> WORK REQUIRED
Show all lines from the data that include the word "with".

Dataset entries
• • • • • • •
**src/pbgpio_pkg.sv**
```systemverilog
// Package for the shared port with upper address lines.
// Assumes a plain register port with byte-wide data.
`default_nettype none
package pbgpio_pkg;
  localparam int PB_W = 8;
  localparam int PB_AW = 2;
  localparam logic [1:0] OFS_PORT_DIRECTION = 2'h0;
  localparam logic [1:0] OFS_PORT_OUTPUT_DATA = 2'h1;
  localparam logic [1:0] OFS_PORT_PIN_STATE = 2'h2;
  localparam logic [1:0] OFS_PORT_PULLUP_CONTROL = 2'h3;
  localparam logic [7:0] RST_PORT_DIRECTION = 8'h00;
  localparam logic [7:0] RST_PORT_OUTPUT_DATA = 8'h00;
  localparam logic [7:0] RST_PORT_PULLUP_CONTROL = 8'h00;
  localparam logic [2:0] MODE_ADDR_LO = 3'h4;
  localparam logic [2:0] MODE_ADDR_HI = 3'h6;
  localparam logic [2:0] MODE_SINGLE_CHIP = 3'h7;
  typedef logic [PB_W-1:0] pbgpio_byte_t;

  // Pin n carries address bit n+8 when field value >= n+1
  function automatic pbgpio_byte_t pbgpio_addr_sel(input logic [3:0] ae);
    pbgpio_byte_t s;
    s = '0;
    for (int n = 0; n < PB_W; n++) begin
      s[n] = ({1'b0, ae} >= 5'(n + 1));
    end
    return s;
  endfunction
endpackage
`default_nettype wire

```
**src/pbgpio_if.sv**
```systemverilog
// Bundle carrying the register file state to the pin mux.
// Assumes one clock domain, both ends in the same top.
`default_nettype none
interface pbgpio_regs_if;
  import pbgpio_pkg::*;
  pbgpio_byte_t dir;
  pbgpio_byte_t odr;
  pbgpio_byte_t pcr;
  modport regs (output dir, output odr, output pcr);
  modport mux (input dir, input odr, input pcr);
endinterface
`default_nettype wire

```
**src/pbgpio_mux.sv**
```systemverilog
// Pin function mux: address vs port output, and pull-up gating.
// Assumes mode and field inputs are synchronous and stable.
`default_nettype none
module pbgpio_mux
  import pbgpio_pkg::*;
(
  pbgpio_regs_if.mux regs,
  input wire logic [2:0] mode,
  input wire logic [3:0] ae,
  input wire logic [7:0] addr_hi,
  input wire logic pu_force_off,
  output logic [7:0] pin_o,
  output logic [7:0] pin_oe,
  output logic [7:0] pu_en,
  output logic [7:0] addr_sel
);
  logic addr_mode;
  assign addr_mode = (mode >= MODE_ADDR_LO) && (mode <= MODE_ADDR_HI);
  assign addr_sel = addr_mode ? pbgpio_addr_sel(ae) : '0;
  // Address wins over direction; mode 7 is pure port
  assign pin_oe = addr_sel | regs.dir;
  assign pin_o = (addr_sel & addr_hi) | (~addr_sel & regs.odr);
  // Pull-up only on a true port input
  assign pu_en = pu_force_off ? '0
               : (~regs.dir & ~addr_sel & regs.pcr);
endmodule // pbgpio_mux
`default_nettype wire

```
**src/pbgpio_top.sv**
```systemverilog
// Top of the shared port: registers, read path and pin mux.
// Assumes a one-cycle strobe register port and synchronous pin inputs;
// the address-enable field comes from a register outside this block.
`default_nettype none
module pbgpio_top
  import pbgpio_pkg::*;
(
  input wire logic CLK,
  input wire logic RST,
  input wire logic CE,
  input wire logic [1:0] ADDR,
  input wire logic [7:0] WDATA,
  input wire logic WR,
  input wire logic RD,
  output logic [7:0] RDATA,
  input wire logic [2:0] MODE,
  input wire logic [3:0] ADDRESS_ENABLE_FIELD,
  input wire logic [7:0] UPPER_ADDRESS_LINES,
  input wire logic STANDBY,
  input wire logic [7:0] PORT_PINS_I,
  output logic [7:0] PORT_PINS_O,
  output logic [7:0] PORT_PINS_OE,
  output logic [7:0] PULLUP_EN,
  output logic [7:0] ADDR_DRIVE
);
  pbgpio_regs_if regs_if ();
  pbgpio_byte_t dir_q, odr_q, pcr_q, rdata_q, pin_state;

  assign regs_if.dir = dir_q;
  assign regs_if.odr = odr_q;
  assign regs_if.pcr = pcr_q;

  // Write-only: software must keep its own shadow copy
  always_ff @(posedge CLK or posedge RST) begin
    if (RST) begin
      dir_q <= RST_PORT_DIRECTION;
    end else if (CE && WR && ADDR == OFS_PORT_DIRECTION) begin
      dir_q <= WDATA;
    end
  end

  always_ff @(posedge CLK or posedge RST) begin
    if (RST) begin
      odr_q <= RST_PORT_OUTPUT_DATA;
    end else if (CE && WR && ADDR == OFS_PORT_OUTPUT_DATA) begin
      odr_q <= WDATA;
    end
  end

  always_ff @(posedge CLK or posedge RST) begin
    if (RST) begin
      pcr_q <= RST_PORT_PULLUP_CONTROL;
    end else if (CE && WR && ADDR == OFS_PORT_PULLUP_CONTROL) begin
      pcr_q <= WDATA;
    end
  end

  assign pin_state = (dir_q & odr_q) | (~dir_q & PORT_PINS_I);

  // Direction reads as zero; writes to pin state are dropped
  always_ff @(posedge CLK or posedge RST) begin
    if (RST) begin
      rdata_q <= 8'h00;
    end else if (CE) begin
      if (RD) begin
        unique case (ADDR)
          OFS_PORT_DIRECTION: rdata_q <= 8'h00;
          OFS_PORT_OUTPUT_DATA: rdata_q <= odr_q;
          OFS_PORT_PIN_STATE: rdata_q <= pin_state;
          OFS_PORT_PULLUP_CONTROL: rdata_q <= pcr_q;
        endcase
      end else begin
        rdata_q <= 8'h00;
      end
    end
  end
  assign RDATA = rdata_q;

  // Field is an input: its register sits elsewhere
  pbgpio_mux u_mux (
    .regs(regs_if.mux),
    .mode(MODE),
    .ae(ADDRESS_ENABLE_FIELD),
    .addr_hi(UPPER_ADDRESS_LINES),
    .pu_force_off(RST || STANDBY),
    .pin_o(PORT_PINS_O),
    .pin_oe(PORT_PINS_OE),
    .pu_en(PULLUP_EN),
    .addr_sel(ADDR_DRIVE)
  );

  logic am;
  assign am = MODE >= MODE_ADDR_LO && MODE <= MODE_ADDR_HI;

  // Pull-up gating as a whole
  a_pullup_gate: assert property (
    @(posedge CLK) disable iff (RST)
    PULLUP_EN == (STANDBY ? 8'h00 : (~PORT_PINS_OE & pcr_q)))
    else $error("pull-up mismatch");
  a_out_no_pull: assert property (
    @(posedge CLK) disable iff (RST)
    (PULLUP_EN & PORT_PINS_OE) == 8'h00)
    else $error("pull-up on driven pin");
  a_standby_off: assert property (
    @(posedge CLK) disable iff (RST)
    STANDBY |-> PULLUP_EN == 8'h00)
    else $error("pull-up in standby");
  // No disable here: the force must hold while reset is asserted
  a_reset_pu_off: assert property (
    @(posedge CLK)
    RST |-> PULLUP_EN == 8'h00)
    else $error("pull-up during reset");

  // Address lines against the field, pin by pin
  a_addr_pin7: assert property (
    @(posedge CLK) disable iff (RST)
    (am && ADDRESS_ENABLE_FIELD[3]) |-> PORT_PINS_OE[7] &&
    PORT_PINS_O[7] == UPPER_ADDRESS_LINES[7])
    else $error("pin 7 not on address");
  a_addr_pin0: assert property (
    @(posedge CLK) disable iff (RST)
    (am && ADDRESS_ENABLE_FIELD == 4'h0) |-> !ADDR_DRIVE[0])
    else $error("pin 0 wrongly on address");
  a_addr_on_p0: assert property (
    @(posedge CLK) disable iff (RST) am && ADDRESS_ENABLE_FIELD >= 4'h1
    |-> PORT_PINS_OE[0] && PORT_PINS_O[0] == UPPER_ADDRESS_LINES[0])
    else $error("pin 0 not on address");
  a_addr_on_p1: assert property (
    @(posedge CLK) disable iff (RST) am && ADDRESS_ENABLE_FIELD >= 4'h2
    |-> PORT_PINS_OE[1] && PORT_PINS_O[1] == UPPER_ADDRESS_LINES[1])
    else $error("pin 1 not on address");
  a_addr_on_p2: assert property (
    @(posedge CLK) disable iff (RST) am && ADDRESS_ENABLE_FIELD >= 4'h3
    |-> PORT_PINS_OE[2] && PORT_PINS_O[2] == UPPER_ADDRESS_LINES[2])
    else $error("pin 2 not on address");
  a_addr_on_p3: assert property (
    @(posedge CLK) disable iff (RST) am && ADDRESS_ENABLE_FIELD >= 4'h4
    |-> PORT_PINS_OE[3] && PORT_PINS_O[3] == UPPER_ADDRESS_LINES[3])
    else $error("pin 3 not on address");
  a_addr_on_p4: assert property (
    @(posedge CLK) disable iff (RST) am && ADDRESS_ENABLE_FIELD >= 4'h5
    |-> PORT_PINS_OE[4] && PORT_PINS_O[4] == UPPER_ADDRESS_LINES[4])
    else $error("pin 4 not on address");
  a_addr_on_p5: assert property (
    @(posedge CLK) disable iff (RST) am && ADDRESS_ENABLE_FIELD >= 4'h6
    |-> PORT_PINS_OE[5] && PORT_PINS_O[5] == UPPER_ADDRESS_LINES[5])
    else $error("pin 5 not on address");
  a_addr_on_p6: assert property (
    @(posedge CLK) disable iff (RST) am && ADDRESS_ENABLE_FIELD >= 4'h7
    |-> PORT_PINS_OE[6] && PORT_PINS_O[6] == UPPER_ADDRESS_LINES[6])
    else $error("pin 6 not on address");
  a_addr_off_p1: assert property (
    @(posedge CLK) disable iff (RST) am && ADDRESS_ENABLE_FIELD < 4'h2
    |-> !ADDR_DRIVE[1] && PORT_PINS_OE[1] == dir_q[1])
    else $error("pin 1 wrongly on address");
  a_addr_off_p2: assert property (
    @(posedge CLK) disable iff (RST) am && ADDRESS_ENABLE_FIELD < 4'h3
    |-> !ADDR_DRIVE[2] && PORT_PINS_OE[2] == dir_q[2])
    else $error("pin 2 wrongly on address");
  a_addr_off_p3: assert property (
    @(posedge CLK) disable iff (RST) am && ADDRESS_ENABLE_FIELD < 4'h4
    |-> !ADDR_DRIVE[3] && PORT_PINS_OE[3] == dir_q[3])
    else $error("pin 3 wrongly on address");
  a_addr_off_p4: assert property (
    @(posedge CLK) disable iff (RST) am && ADDRESS_ENABLE_FIELD < 4'h5
    |-> !ADDR_DRIVE[4] && PORT_PINS_OE[4] == dir_q[4])
    else $error("pin 4 wrongly on address");
  a_addr_off_p5: assert property (
    @(posedge CLK) disable iff (RST) am && ADDRESS_ENABLE_FIELD < 4'h6
    |-> !ADDR_DRIVE[5] && PORT_PINS_OE[5] == dir_q[5])
    else $error("pin 5 wrongly on address");
  a_addr_off_p6: assert property (
    @(posedge CLK) disable iff (RST) am && ADDRESS_ENABLE_FIELD < 4'h7
    |-> !ADDR_DRIVE[6] && PORT_PINS_OE[6] == dir_q[6])
    else $error("pin 6 wrongly on address");
  a_addr_off_p7: assert property (
    @(posedge CLK) disable iff (RST) am && ADDRESS_ENABLE_FIELD < 4'h8
    |-> !ADDR_DRIVE[7] && PORT_PINS_OE[7] == dir_q[7])
    else $error("pin 7 wrongly on address");

  // Port behaviour outside the address modes, and port data on non-address pins in every mode
  a_mode7_port: assert property (
    @(posedge CLK) disable iff (RST)
    MODE == MODE_SINGLE_CHIP |-> PORT_PINS_OE == dir_q &&
    PORT_PINS_O == odr_q)
    else $error("mode 7 not pure port");
  a_no_addr_port: assert property (
    @(posedge CLK) disable iff (RST)
    !am |-> ADDR_DRIVE == 8'h00 && PORT_PINS_OE == dir_q)
    else $error("address outside address modes");
  a_port_value: assert property (
    @(posedge CLK) disable iff (RST)
    (PORT_PINS_O & ~ADDR_DRIVE) == (odr_q & ~ADDR_DRIVE))
    else $error("port pin not driven from data");

  // Register writes and holds
  a_dir_write: assert property (
    @(posedge CLK) disable iff (RST)
    CE && WR && ADDR == OFS_PORT_DIRECTION |=> dir_q == $past(WDATA))
    else $error("direction write lost");
  a_odr_write: assert property (
    @(posedge CLK) disable iff (RST)
    CE && WR && ADDR == OFS_PORT_OUTPUT_DATA |=> odr_q == $past(WDATA))
    else $error("data write lost");
  a_pcr_write: assert property (
    @(posedge CLK) disable iff (RST)
    CE && WR && ADDR == OFS_PORT_PULLUP_CONTROL |=> pcr_q == $past(WDATA))
    else $error("control write lost");
  a_hold_dir: assert property (
    @(posedge CLK) disable iff (RST)
    !(CE && WR && ADDR == OFS_PORT_DIRECTION) |=> dir_q == $past(dir_q))
    else $error("direction changed unasked");
  a_hold_odr: assert property (
    @(posedge CLK) disable iff (RST)
    !(CE && WR && ADDR == OFS_PORT_OUTPUT_DATA) |=> odr_q == $past(odr_q))
    else $error("data changed unasked");
  a_hold_pcr: assert property (
    @(posedge CLK) disable iff (RST)
    !(CE && WR && ADDR == OFS_PORT_PULLUP_CONTROL) |=>
    pcr_q == $past(pcr_q))
    else $error("control changed unasked");
  a_state_ro: assert property (
    @(posedge CLK) disable iff (RST)
    CE && WR && ADDR == OFS_PORT_PIN_STATE |=>
    dir_q == $past(dir_q) && odr_q == $past(odr_q) &&
    pcr_q == $past(pcr_q))
    else $error("pin state write had effect");

  // Clock enable low freezes every register
  a_ce_hold_dir: assert property (
    @(posedge CLK) disable iff (RST)
    !CE |=> dir_q == $past(dir_q))
    else $error("direction moved while frozen");
  a_ce_hold_odr: assert property (
    @(posedge CLK) disable iff (RST)
    !CE |=> odr_q == $past(odr_q))
    else $error("data moved while frozen");
  a_ce_hold_pcr: assert property (
    @(posedge CLK) disable iff (RST)
    !CE |=> pcr_q == $past(pcr_q))
    else $error("control moved while frozen");
  a_ce_hold_rd: assert property (
    @(posedge CLK) disable iff (RST)
    !CE |=> RDATA == $past(RDATA))
    else $error("read data moved while frozen");

  // Read path
  a_read_dir: assert property (
    @(posedge CLK) disable iff (RST)
    CE && RD && ADDR == OFS_PORT_DIRECTION |=> RDATA == 8'h00)
    else $error("direction read not zero");
  a_read_odr: assert property (
    @(posedge CLK) disable iff (RST)
    CE && RD && ADDR == OFS_PORT_OUTPUT_DATA |=> RDATA == $past(odr_q))
    else $error("data read wrong");
  a_read_pcr: assert property (
    @(posedge CLK) disable iff (RST)
    CE && RD && ADDR == OFS_PORT_PULLUP_CONTROL |=> RDATA == $past(pcr_q))
    else $error("control read wrong");
  a_rdata_idle: assert property (
    @(posedge CLK) disable iff (RST)
    CE && !RD |=> RDATA == 8'h00)
    else $error("read data stands too long");
  a_read_state: assert property (
    @(posedge CLK) disable iff (RST)
    CE && RD && ADDR == OFS_PORT_PIN_STATE |=>
    RDATA == (($past(dir_q) & $past(odr_q)) |
    (~$past(dir_q) & $past(PORT_PINS_I))))
    else $error("pin state read wrong");
  a_read_p0: assert property (
    @(posedge CLK) disable iff (RST) CE && RD && ADDR == OFS_PORT_PIN_STATE
    |=> RDATA[0] == ($past(dir_q[0]) ? $past(odr_q[0])
                     : $past(PORT_PINS_I[0])))
    else $error("pin 0 state read wrong");
  a_read_p1: assert property (
    @(posedge CLK) disable iff (RST) CE && RD && ADDR == OFS_PORT_PIN_STATE
    |=> RDATA[1] == ($past(dir_q[1]) ? $past(odr_q[1])
                     : $past(PORT_PINS_I[1])))
    else $error("pin 1 state read wrong");
  a_read_p2: assert property (
    @(posedge CLK) disable iff (RST) CE && RD && ADDR == OFS_PORT_PIN_STATE
    |=> RDATA[2] == ($past(dir_q[2]) ? $past(odr_q[2])
                     : $past(PORT_PINS_I[2])))
    else $error("pin 2 state read wrong");
  a_read_p3: assert property (
    @(posedge CLK) disable iff (RST) CE && RD && ADDR == OFS_PORT_PIN_STATE
    |=> RDATA[3] == ($past(dir_q[3]) ? $past(odr_q[3])
                     : $past(PORT_PINS_I[3])))
    else $error("pin 3 state read wrong");
  a_read_p4: assert property (
    @(posedge CLK) disable iff (RST) CE && RD && ADDR == OFS_PORT_PIN_STATE
    |=> RDATA[4] == ($past(dir_q[4]) ? $past(odr_q[4])
                     : $past(PORT_PINS_I[4])))
    else $error("pin 4 state read wrong");
  a_read_p5: assert property (
    @(posedge CLK) disable iff (RST) CE && RD && ADDR == OFS_PORT_PIN_STATE
    |=> RDATA[5] == ($past(dir_q[5]) ? $past(odr_q[5])
                     : $past(PORT_PINS_I[5])))
    else $error("pin 5 state read wrong");
  a_read_p6: assert property (
    @(posedge CLK) disable iff (RST) CE && RD && ADDR == OFS_PORT_PIN_STATE
    |=> RDATA[6] == ($past(dir_q[6]) ? $past(odr_q[6])
                     : $past(PORT_PINS_I[6])))
    else $error("pin 6 state read wrong");
  a_read_p7: assert property (
    @(posedge CLK) disable iff (RST) CE && RD && ADDR == OFS_PORT_PIN_STATE
    |=> RDATA[7] == ($past(dir_q[7]) ? $past(odr_q[7])
                     : $past(PORT_PINS_I[7])))
    else $error("pin 7 state read wrong");

  // Pull-up truth table, pin by pin
  a_pu_p0: assert property (
    @(posedge CLK) disable iff (RST)
    PULLUP_EN[0] == (!STANDBY && !dir_q[0] && !ADDR_DRIVE[0] && pcr_q[0]))
    else $error("pin 0 pull-up wrong");
  a_pu_p1: assert property (
    @(posedge CLK) disable iff (RST)
    PULLUP_EN[1] == (!STANDBY && !dir_q[1] && !ADDR_DRIVE[1] && pcr_q[1]))
    else $error("pin 1 pull-up wrong");
  a_pu_p2: assert property (
    @(posedge CLK) disable iff (RST)
    PULLUP_EN[2] == (!STANDBY && !dir_q[2] && !ADDR_DRIVE[2] && pcr_q[2]))
    else $error("pin 2 pull-up wrong");
  a_pu_p3: assert property (
    @(posedge CLK) disable iff (RST)
    PULLUP_EN[3] == (!STANDBY && !dir_q[3] && !ADDR_DRIVE[3] && pcr_q[3]))
    else $error("pin 3 pull-up wrong");
  a_pu_p4: assert property (
    @(posedge CLK) disable iff (RST)
    PULLUP_EN[4] == (!STANDBY && !dir_q[4] && !ADDR_DRIVE[4] && pcr_q[4]))
    else $error("pin 4 pull-up wrong");
  a_pu_p5: assert property (
    @(posedge CLK) disable iff (RST)
    PULLUP_EN[5] == (!STANDBY && !dir_q[5] && !ADDR_DRIVE[5] && pcr_q[5]))
    else $error("pin 5 pull-up wrong");
  a_pu_p6: assert property (
    @(posedge CLK) disable iff (RST)
    PULLUP_EN[6] == (!STANDBY && !dir_q[6] && !ADDR_DRIVE[6] && pcr_q[6]))
    else $error("pin 6 pull-up wrong");
  a_pu_p7: assert property (
    @(posedge CLK) disable iff (RST)
    PULLUP_EN[7] == (!STANDBY && !dir_q[7] && !ADDR_DRIVE[7] && pcr_q[7]))
    else $error("pin 7 pull-up wrong");


  c_addr_mode: cover property (@(posedge CLK) am && ADDR_DRIVE == 8'hff);
  c_pull_on: cover property (@(posedge CLK) PULLUP_EN != 8'h00);
  c_read_pin: cover property (@(posedge CLK) RD && ADDR == OFS_PORT_PIN_STATE);
  c_frozen_wr: cover property (@(posedge CLK) !CE && WR);
  c_standby: cover property (@(posedge CLK) STANDBY && pcr_q != 8'h00);
endmodule // pbgpio_top
`default_nettype wire

```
• • • • • • •
> FINISHED EXERCISE
// Package for the shared port with upper address lines.
// Assumes a plain register port with byte-wide data.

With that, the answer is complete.